Stored data

$ cat config.mk
export PLATFORM = sky130hd
export DESIGN_NAME = stream_demux_1_to_4
export DESIGN_NICKNAME = d
export VERILOG_FILES = /design/src/rtl/stream_demux_1_to_4.sv
export SDC_FILE = /design/constraint.sdc
export NUM_CORES = 1
export LEC_CHECK = 0
export CELL_PAD_IN_SITES_DETAIL_PLACEMENT = 0
export CELL_PAD_IN_SITES_GLOBAL_PLACEMENT = 1
export CORE_ASPECT_RATIO = 0.9
export CORE_UTILIZATION = 35
export DETAILED_ROUTE_END_ITERATION = 6
export PLACE_DENSITY = 0.78
export SETUP_SLACK_MARGIN = 0.3
export SYNTH_ARGS = -nofsm -noshare
export SYNTH_HDL_FRONTEND = slang
export SYNTH_SLANG_ARGS = --single-unit
export TNS_END_PERCENT = 30
$ cat constraint.sdc
create_clock -name clk -period 1.9 [get_ports clk]
set_clock_uncertainty 0.05 [all_clocks]
set_input_delay 0.38 -clock clk [delete_from_list [all_inputs] [get_ports clk]]
set_output_delay 0.38 -clock clk [all_outputs]
set_load 0.05 [all_outputs]
[config.mk]
export PLATFORM = sky130hd
export DESIGN_NAME = tdm_demux
export DESIGN_NICKNAME = d
export VERILOG_FILES = /design/src/rtl/tdm_demux_pkg.sv /design/src/rtl/tdm_slot_counter.sv /design/src/rtl/tdm_demux.sv
export SDC_FILE = /design/constraint.sdc
export NUM_CORES = 1
export LEC_CHECK = 0
export ABC_AREA = 1
export CAP_MARGIN = 40
export CORE_AREA = 2 2 78 80
export DETAILED_ROUTE_END_ITERATION = 16
export DIE_AREA = 0 0 80 82
export PLACE_DENSITY = 0.73
export SYNTH_ARGS = -nofsm -noshare
export SYNTH_HDL_FRONTEND = slang
export SYNTH_SLANG_ARGS = --single-unit
[constraint.sdc]
create_clock -name clk -period 1.95 [get_ports clk]
set_clock_uncertainty 0.2 [all_clocks]
set_input_delay 0.39 -clock clk [delete_from_list [all_inputs] [get_ports clk]]
set_output_delay 0.39 -clock clk [all_outputs]
set_load 0.005 [all_outputs]
[src/rtl/tdm_demux_pkg.sv]
// Shared TDM definitions: link alignment states and slot-index helpers.
package tdm_demux_pkg;

  typedef enum logic {
    ST_HUNT = 1'b0,
    ST_LOCK = 1'b1
  } tdm_state_e;

  // LSB position of slot k inside a flattened multi-slot word.
  function automatic int unsigned slot_lsb(input int unsigned k, input int unsigned w);
    return k * w;
  endfunction

endpackage

[src/rtl/tdm_slot_counter.sv]
// Modulo-NCH slot counter with enable, synchronous load-to-1, clear and terminal count.
module tdm_slot_counter #(
  parameter int NCH = 4,
  parameter int CW  = $clog2(NCH)
) (
  input  logic          clk,
  input  logic          rst_n,
  input  logic          en,
  input  logic          load1,
  input  logic          clr,
  output logic [CW-1:0] cnt,
  output logic          tc
);

  assign tc = (cnt == CW'(NCH - 1));

  always_ff @(posedge clk or negedge rst_n) begin
    if (!rst_n) begin
      cnt <= '0;
    end else if (clr) begin
      cnt <= '0;
    end else if (load1) begin
      cnt <= CW'(1);
    end else if (en) begin
      cnt <= tc ? '0 : cnt + 1'b1;
    end
  end

endmodule

[src/rtl/tdm_demux.sv]
// TDM receive demultiplexer: aligns on SOF, collects NCH slots and publishes whole frames.
module tdm_demux
  import tdm_demux_pkg::*;
#(
  parameter int NCH = 4,
  parameter int W   = 8
) (
  input  logic           clk,
  input  logic           rst_n,
  input  logic [W-1:0]   din,
  input  logic           valid_in,
  input  logic           sof,
  output logic [NCH*W-1:0] dout,
  output logic           frame_valid,
  output logic           locked,
  output logic           sync_err
);

  localparam int CW = $clog2(NCH);

  tdm_state_e state, next_state;

  logic [CW-1:0]         cnt;
  logic                  tc;
  logic                  cnt_en, cnt_load1, cnt_clr;
  logic                  wr_en;
  logic [CW-1:0]         wr_idx;
  logic                  publish;
  logic                  err;
  logic [(NCH-1)*W-1:0]  shadow;

  tdm_slot_counter #(
    .NCH (NCH),
    .CW  (CW)
  ) u_slot_counter (
    .clk   (clk),
    .rst_n (rst_n),
    .en    (cnt_en),
    .load1 (cnt_load1),
    .clr   (cnt_clr),
    .cnt   (cnt),
    .tc    (tc)
  );

  always_ff @(posedge clk or negedge rst_n) begin
    if (!rst_n) begin
      state <= ST_HUNT;
    end else begin
      state <= next_state;
    end
  end

  always_comb begin
    next_state = state;
    cnt_en     = 1'b0;
    cnt_load1  = 1'b0;
    cnt_clr    = 1'b0;
    wr_en      = 1'b0;
    wr_idx     = cnt;
    publish    = 1'b0;
    err        = 1'b0;
    if (valid_in) begin
      case (state)
        ST_HUNT: begin
          if (sof) begin
            wr_en      = 1'b1;
            wr_idx     = '0;
            cnt_load1  = 1'b1;
            next_state = ST_LOCK;
          end
        end
        ST_LOCK: begin
          // In-order beat: SOF present exactly when the counter is at slot 0.
          if ((cnt == '0) == sof) begin
            wr_en   = !tc;
            publish = tc;
            cnt_en  = 1'b1;
          end else if (sof) begin
            err       = 1'b1;
            wr_en     = 1'b1;
            wr_idx    = '0;
            cnt_load1 = 1'b1;
          end else begin
            err        = 1'b1;
            cnt_clr    = 1'b1;
            next_state = ST_HUNT;
          end
        end
        default: next_state = ST_HUNT;
      endcase
    end
  end

  always_ff @(posedge clk or negedge rst_n) begin
    if (!rst_n) begin
      shadow      <= '0;
      dout        <= '0;
      frame_valid <= 1'b0;
      sync_err    <= 1'b0;
    end else begin
      frame_valid <= publish;
      sync_err    <= err;
      for (int unsigned k = 0; k < NCH - 1; k++) begin
        if (wr_en && wr_idx == CW'(k)) begin
          shadow[slot_lsb(k, W) +: W] <= din;
        end
      end
      // Last slot bypasses the shadow so the frame lands on the edge that samples it.
      if (publish) begin
        dout <= {din, shadow};
      end
    end
  end

  assign locked = (state == ST_LOCK);

endmodule

* Word-level counts from Yosys, hierarchy flattened *
Cells that the tools add are included.

cells by class
  add/sub/neg operators = 1
  equal/unequal tests = 4
  muxes and demuxes = 30
  bitwise operators = 1
  reductions and logical operators = 7

operators with widths
  cell                                            number
  two-way mux 1 bit                               19
  two-way mux 2 bit                               7
  case mux 1 bit (2 select lines)                 3
  == test 2 bit (second input constant)           2
  zero test 2 bit                                 2
  case mux 2 bit (2 select lines)                 1
  logical AND 1 bit                               3
  nonzero test 3 bit                              1
  adder 2 x 1 -> 2 bit (second input constant)    1
  == test 2 x 1 -> 1 bit (second input constant)  1
  == test 1 bit                                   1
  zero test 1 bit                                 1
  NOT 1 bit                                       1

storage, ports and cells
  register bits after elaboration = 61
  bits of input ports = 12
  output and inout port bits = 35
  logic and storage cells = 51

* Longest topological paths before layout *
  depth in word-level cells = 8
  mapped depth = 11
  gate-level depth less buffers = 10

* Modules after synthesis *
Synthesis repeated with hierarchy kept, for this count alone.

second synthesis, totals
  cell total of the unflattened synthesis = 280
  area, all modules = 2547.4 sq um

by module, submodules not included
  module            instances  cells each  area an instance (sq um)  seq. area each (sq um)
  tdm_demux         1          263         2427.3                    1476.4
  tdm_slot_counter  1          17          120.1                     50.0

* Worst setup path before layout *
Ideal clock, no wire load.

  path type = reg-to-reg
  start = register u_slot_counter.cnt[1]
  end = register shadow[14]
  library setup time = 0.117 ns
  arrival time = 1.744 ns
  required time = 1.633 ns
  slack = -0.111 ns
  cell stages (with the launch flop) = 12
  path buffers = 1
  clock period less this slack = 2.061 ns
  path through = dfrtp_1 inv_1 ha_1 ha_1 nand2_1 nand2_2 nand2_2 nor2_8 nand2_4 buf_6 nand2_1 o21ai_2

between the ends
  cells in the longest elaborated chain, start to end = 7
  elaborated cells between the ends (all ways) = 13
  those cells by class = eq/ne: 3; mux: 7; reduce/logical: 3

ends and longest elaborated chain
  what                             RTL line                source
  start: declaration               tdm_slot_counter.sv:11  output logic [CW-1:0] cnt,
  start signal: assignment         tdm_slot_counter.sv:25  cnt <= tc ? '0 : cnt + 1'b1;
  zero test 2 bit                  tdm_demux.sv:74         if ((cnt == '0) == sof) begin
  == test 1 bit                    tdm_demux.sv:74
  two-way mux 2 bit                tdm_demux.sv:74
  case mux 2 bit (2 select lines)  tdm_demux.sv:63         case (state)
  two-way mux 2 bit                tdm_demux.sv:62         if (valid_in) begin
  == test 2 x 1 -> 1 bit           tdm_demux.sv:104        if (wr_en && wr_idx == CW'(k)) begin
  logical AND 1 bit (*)            tdm_demux.sv:104
  end signal: indexed assignment   tdm_demux.sv:105        shadow[slot_lsb(k, W) +: W] <= din;
  end: declaration                 tdm_demux.sv:30         logic [(NCH-1)*W-1:0] shadow;

Every way passes the cells marked *; elsewhere a longest branch is shown, timed or not.
A chain may end at the register's enable or synchronous reset.

* Worst setup path in the final report *
  start = register state (netlist: locked)
  end = output locked

RTL lines
  what                      RTL line         source
  start: declaration        tdm_demux.sv:21  tdm_state_e state, next_state;
  start signal: assignment  tdm_demux.sv:49  state <= next_state;
  end: declaration          tdm_demux.sv:15  output logic locked,

No word-level cell between the ends.

==> metrics.txt <==
r2r endpoint=dout[30]; R2R cell count=9; Lkg Pwr=1.80 nW; I/O pin cnt=47; status=complete, no violations; Mapped Cells=277; first-pass GRT wire length=8.57 mm; Die Y=82 um; Worst setup EP type=output port; row cnt=28; share of the synthesized area in the top cell type=60.1%; Worst-Margin Slew=530 ps; crit path kind=reg2out; met2 wire len=2.59 mm; worst min path class=reg2reg; worst slack at placement=-407 ps; largest net degree at the start of global routing=25; share of cells above drive strength 1=19.9%; worst path cell trace=clkdlybuf4s50_1; CP startpoint kind=flop; DR WL met3=191 um; Die Footprint=6560 um2; crit path to=locked; First-pass DRT Iterations=5; total wire length=5.33 mm; Top Family by Delay on Critical Path=buffers and inverters; PwrDens=1400 nW/um2; Worst Path Arrival=1300 ps; WP buf/inv=1; initial drt markers=72; sequential share of the synthesized area=60.1%; Period Utilization, post-route=97.2%; Nets=362; initial antenna violation count=0; Area contributors post-synth=dfrtp_1, nand2_1, o21ai_0, o21ai_2, inv_1; number of synthesized flops with an enable pin=0; Syn. warnings=0; Max-Cap Viols=0; core area=5750 um2; final instance area=3520 um2; Mean Syn Cell Area=9.17 um2; most instantiated library cell after synthesis=nand2_1; setup bufs post-CTS=0; Initial Utilization=44.2%; slowest CP cell=clkdlybuf4s50_1; Slew HR=64.7%; CTS Sinks=61; commonest cells in the synthesized netlist=nand2_1, dfrtp_1, o21ai_0; register bit total from synthesis=61; reg2reg setup slack=80 ps; CP Data Required Time=1360 ps; GP Congestion=0.808; CTS root buffer=clkbuf_8; reg2reg start=u_slot_counter.cnt[1]; FILL cells=494; Tmin final=1890 ps; Die Wd=80 um; Avg WL per Cell=12.5 um; Worst Setup SP=locked; Mapped Nets=293; Pwr Total=0.00493 W; final setup violation count=0; area leader, netlist=dfrtp_1; Async S/R FF share, synth=100%; top routing layer used=met4; Antenna Cells=0; Worst-Skew Late Latency=330 ps; Max rail drop VDD=0.583 mV; Routed Antenna Nets=0; Worst path max stage delay=530 ps; vias in the first global route=1893; Cell Area, Synth=2540 um2; Post-Route Setup TNS=0 ps; DR vias=1983; gr ovfl total=0; CTS tree=yes; I/O Buffers=46; largest fanout on the critical path=6; Fmax=0.528 GHz; fin. max-slew vios=0; Metal-1 WL=2.42 mm; Top FF cell, synth=dfrtp_1; routed vias/inst=4.65; multi-input logic area=998 um2; Yosys cell types=20; CTS max path bufs=2; Overall Global Routing Usage=17.6%; Reg area=1530 um2; area of placed instances=3250 um2; crit path setup slack, layout=55.5 ps; number of buffers created by CTS=9; dpl hpwl=3.79 mm; CTS H-Tree Depth=3; drt drc=0; area delta synth->final=38.5%; CTS clk-pin slew, worst paths=60 ps; final hold viol count=0; CP Depth=1
-- stage by stage --
step                cells  util (%)  hold slack [ps]
floorplan             277         -             -106
global placement      409      56.6              199
detailed placement    409      56.6              206
CTS                   426      60.1              274
global route          426      61.3              290
finish                426      61.3              268
-- worst min-delay path by stage --
stage                           from    endpoint  slack (ps)  cells after the start
after global placement         rst_n    dout[12]         200                      1
final                     shadow[17]    dout[17]         270                      2
after floorplan                rst_n     dout[0]        -110                      0
after global routing      shadow[17]    dout[17]         290                      2
after CTS                 shadow[10]    dout[10]         270                      2
after detailed placement       rst_n  shadow[12]         210                      1
-- where the power goes --
group          internal (W)  switching [W]
Clock              0.000524       0.000470
Combinational      0.000994       0.000848
Sequential          0.00180       0.000293
-- repair_timing --
action	in CTS	in global routing
setup endpoints to repair	8	55
hold endpoints to repair	20	0
cloned	0	0
pin swaps	1	5
resized for setup	2	19
hold buffers	1	0
-- cell families after synthesis --
| family | Yosys count | share of synthesized area [%] |
|---|---|---|
| AO/OA/AOI/OAI | 28 | 7.24 |
| adder cells (fa/ha/maj) | 4 | 1.97 |
| buffers and inverters | 26 | 4.53 |
| flip-flops | 61 | 60.1 |
| AND/OR/NAND/NOR | 158 | 26.2 |
-- registers in the layout (all words and copies together) (netlist names) --
| register | cells |
|---|---|
| dout | 32 |
| frame_valid | 1 |
| locked | 1 |
| shadow | 24 |
| sync_err | 1 |
| u_slot_counter.cnt | 2 |
-- metal layers --
| metal | track usage, % | vias up |
|---|---|---|
| met1 | 22.8 | 926 |
| met5 | 0 | - |
| met2 | 27.8 | 41 |
| met3 | 3.63 | 10 |
| li1 | - | 1006 |
| met4 | 10.2 | 0 |
-- area by class of cell --
| class | count | share of cell area (%) |
|---|---|---|
| inverter | 19 | 2.17 |
| clock inverter | 4 | 0.640 |
| sequential | 61 | 43.4 |
| timing repair buffer | 65 | 18.3 |
| multi-input combinational | 190 | 28.4 |
| clock buffer | 12 | 4.41 |
| tap | 75 | 2.67 |
-- cells in the final DEF (no fill, tap or decap), types with 3 or more instances in the layout --
cell	n
buf_12	3
buf_4	14
clkbuf_8	11
clkdlybuf4s50_1	44
clkinv_2	3
dfrtp_1	59
inv_1	13
inv_2	4
nand2_1	125
nand2_2	6
nand2_4	4
nand3_1	9
nand3_4	3
nor2_1	6
o21ai_0	19
o21ai_2	8
(Power assumes the default switching activity.)
===== config.mk =====
export PLATFORM = sky130hd
export DESIGN_NAME = mem_wb_stage
export DESIGN_NICKNAME = d
export VERILOG_FILES = /design/src/rtl/mem_wb_stage.sv
export SDC_FILE = /design/constraint.sdc
export NUM_CORES = 1
export LEC_CHECK = 0
export BUFFER_PORTS_ARGS = -buffer_cell sky130_fd_sc_hd__clkbuf_2
export CAP_MARGIN = 0
export CORE_ASPECT_RATIO = 1.4
export CORE_MARGIN = 1.5
export CORE_UTILIZATION = 48
export DETAILED_ROUTE_END_ITERATION = 6
export GPL_ROUTABILITY_DRIVEN = 1
export GPL_TIMING_DRIVEN = 0
export PLACE_DENSITY = 0.79
export SLEW_MARGIN = 10
export SYNTH_ARGS = -nofsm -noshare
export SYNTH_HDL_FRONTEND = slang
export SYNTH_SLANG_ARGS = --single-unit

===== constraint.sdc =====
create_clock -name clk -period 1.9 [get_ports clk]
set_input_delay 0.38 -clock clk [delete_from_list [all_inputs] [get_ports clk]]
set_output_delay 0.38 -clock clk [all_outputs]
set_load 0.03 [all_outputs]

===== src/rtl/mem_wb_stage.sv =====
// mem_wb_stage: MEM/WB pipeline register with writeback selection.
// It captures the memory-stage results and extracts sub-word load data.
// It then picks the ALU result, the load data or the link address as
// register-file write data, and counts the instructions that retire.
//
// Ports:
//   clk, rst_n          clock, asynchronous active-low reset
//   stall, flush        hold the stage / load a bubble (flush wins)
//   in_*                memory-stage results for the incoming instruction
//   regWrite            register-file write enable (r0 writes suppressed)
//   write_reg           register-file write address (0 when the slot is empty)
//   write_data          register-file write data
//   wb_valid            stage holds a real instruction
//   retired_count       instructions that left the stage, wraps mod 2^CNT_W
module mem_wb_stage #(
    parameter int unsigned CNT_W      = 32,
    parameter bit          BIG_ENDIAN = 1'b1
) (
    input  logic             clk,
    input  logic             rst_n,
    input  logic             stall,
    input  logic             flush,
    input  logic             in_valid,
    input  logic             in_reg_write,
    input  logic             in_mem_to_reg,
    input  logic             in_link,
    input  logic [4:0]       in_write_reg,
    input  logic [31:0]      in_alu_result,
    input  logic [31:0]      in_mem_data,
    input  logic [31:0]      in_pc_plus8,
    input  logic [1:0]       in_load_size,
    input  logic             in_load_unsigned,
    output logic             regWrite,
    output logic [4:0]       write_reg,
    output logic [31:0]      write_data,
    output logic             wb_valid,
    output logic [CNT_W-1:0] retired_count
);

    localparam int unsigned XLEN  = 32;
    localparam int unsigned REG_W = 5;

    localparam logic [1:0] SIZE_WORD = 2'b00;
    localparam logic [1:0] SIZE_HALF = 2'b01;
    localparam logic [1:0] SIZE_BYTE = 2'b10;

    // Everything the stage carries from MEM into WB
    typedef struct packed {
        logic             valid;
        logic             reg_write;
        logic             mem_to_reg;
        logic             link;
        logic [REG_W-1:0] write_reg;
        logic [XLEN-1:0]  alu_result;
        logic [XLEN-1:0]  mem_data;
        logic [XLEN-1:0]  pc_plus8;
        logic [1:0]       load_size;
        logic             load_unsigned;
    } stage_t;

    stage_t           stage_q;
    stage_t           stage_d;
    logic [CNT_W-1:0] count_q;
    logic [CNT_W-1:0] count_d;

    logic             retire_c;
    logic [1:0]       offset_c;
    logic [1:0]       lane_c;
    logic             half_hi_c;
    logic [7:0]       byte_c;
    logic [15:0]      half_c;
    logic [XLEN-1:0]  load_data_c;

    // Stage capture: flush beats stall, stall beats a fresh load
    always_comb begin
        stage_d = stage_q;
        if (flush) begin
            stage_d.valid = 1'b0;
        end else if (!stall) begin
            stage_d.valid         = in_valid;
            stage_d.reg_write     = in_reg_write;
            stage_d.mem_to_reg    = in_mem_to_reg;
            stage_d.link          = in_link;
            stage_d.write_reg     = in_write_reg;
            stage_d.alu_result    = in_alu_result;
            stage_d.mem_data      = in_mem_data;
            stage_d.pc_plus8      = in_pc_plus8;
            stage_d.load_size     = in_load_size;
            stage_d.load_unsigned = in_load_unsigned;
        end
    end

    // An instruction retires only when it actually moves out of the stage
    always_comb begin
        retire_c = stage_q.valid & ~stall & ~flush;
        count_d  = count_q + CNT_W'(retire_c);
    end

    always_ff @(posedge clk or negedge rst_n) begin
        if (!rst_n) begin
            stage_q <= '0;
            count_q <= '0;
        end else begin
            stage_q <= stage_d;
            count_q <= count_d;
        end
    end

    // Sub-word load extraction; lane_c is always in little-endian numbering
    always_comb begin
        offset_c  = stage_q.alu_result[1:0];
        lane_c    = BIG_ENDIAN ? 2'(2'd3 - offset_c) : offset_c;
        half_hi_c = BIG_ENDIAN ? ~offset_c[1] : offset_c[1];

        byte_c = stage_q.mem_data[7:0];
        case (lane_c)
            2'd0:    byte_c = stage_q.mem_data[7:0];
            2'd1:    byte_c = stage_q.mem_data[15:8];
            2'd2:    byte_c = stage_q.mem_data[23:16];
            default: byte_c = stage_q.mem_data[31:24];
        endcase

        half_c = half_hi_c ? stage_q.mem_data[31:16] : stage_q.mem_data[15:0];

        load_data_c = stage_q.mem_data;
        case (stage_q.load_size)
            SIZE_HALF: load_data_c = {{16{~stage_q.load_unsigned & half_c[15]}}, half_c};
            SIZE_BYTE: load_data_c = {{24{~stage_q.load_unsigned & byte_c[7]}}, byte_c};
            SIZE_WORD: load_data_c = stage_q.mem_data;
            default:   load_data_c = stage_q.mem_data;
        endcase
    end

    // Writeback select: link first, then load data, then ALU result
    always_comb begin
        if (stage_q.link) begin
            write_data = stage_q.pc_plus8;
        end else if (stage_q.mem_to_reg) begin
            write_data = load_data_c;
        end else begin
            write_data = stage_q.alu_result;
        end
    end

    assign regWrite      = stage_q.valid & stage_q.reg_write & (stage_q.write_reg != '0);
    assign write_reg     = stage_q.valid ? stage_q.write_reg : '0;
    assign wb_valid      = stage_q.valid;
    assign retired_count = count_q;

endmodule
[src/rtl/slave_arb_pkg.sv]
// Shared types and constants for the per-slave round-robin arbiter.
package slave_arb_pkg;

    // Master command encoding
    localparam logic CMD_READ  = 1'b0;
    localparam logic CMD_WRITE = 1'b1;

    localparam int unsigned DEFAULT_QTY_OF_MASTERS = 4;

    typedef enum logic [1:0] {
        IDLE,
        GRANT,
        RDATA
    } arb_state_t;

endpackage
File: config.mk
export PLATFORM = sky130hd
export DESIGN_NAME = scalu_arb
export DESIGN_NICKNAME = d
export VERILOG_FILES = /design/src/rtl/scalu_arb.sv
export SDC_FILE = /design/constraint.sdc
export NUM_CORES = 1
export LEC_CHECK = 0
export ABC_AREA = 1
export CAP_MARGIN = 30
export CORE_MARGIN = 2
export CORE_UTILIZATION = 40
export DETAILED_ROUTE_END_ITERATION = 8
export PLACE_DENSITY = 0.83
export SYNTH_ARGS = -nofsm -noshare
export SYNTH_HDL_FRONTEND = slang
export SYNTH_SLANG_ARGS = --single-unit
File: constraint.sdc
create_clock -name clk -period 1.55 [get_ports clk]
set_input_delay 0.31 -clock clk [delete_from_list [all_inputs] [get_ports clk]]
set_output_delay 0.31 -clock clk [all_outputs]
set_load 0.01 [all_outputs]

* TASK STATEMENT
Extract every line from the records above that contains the word "XLEN".

* EXPECTED ANSWER
    localparam int unsigned XLEN  = 32;
        logic [XLEN-1:0]  alu_result;
        logic [XLEN-1:0]  mem_data;
        logic [XLEN-1:0]  pc_plus8;
    logic [XLEN-1:0]  load_data_c;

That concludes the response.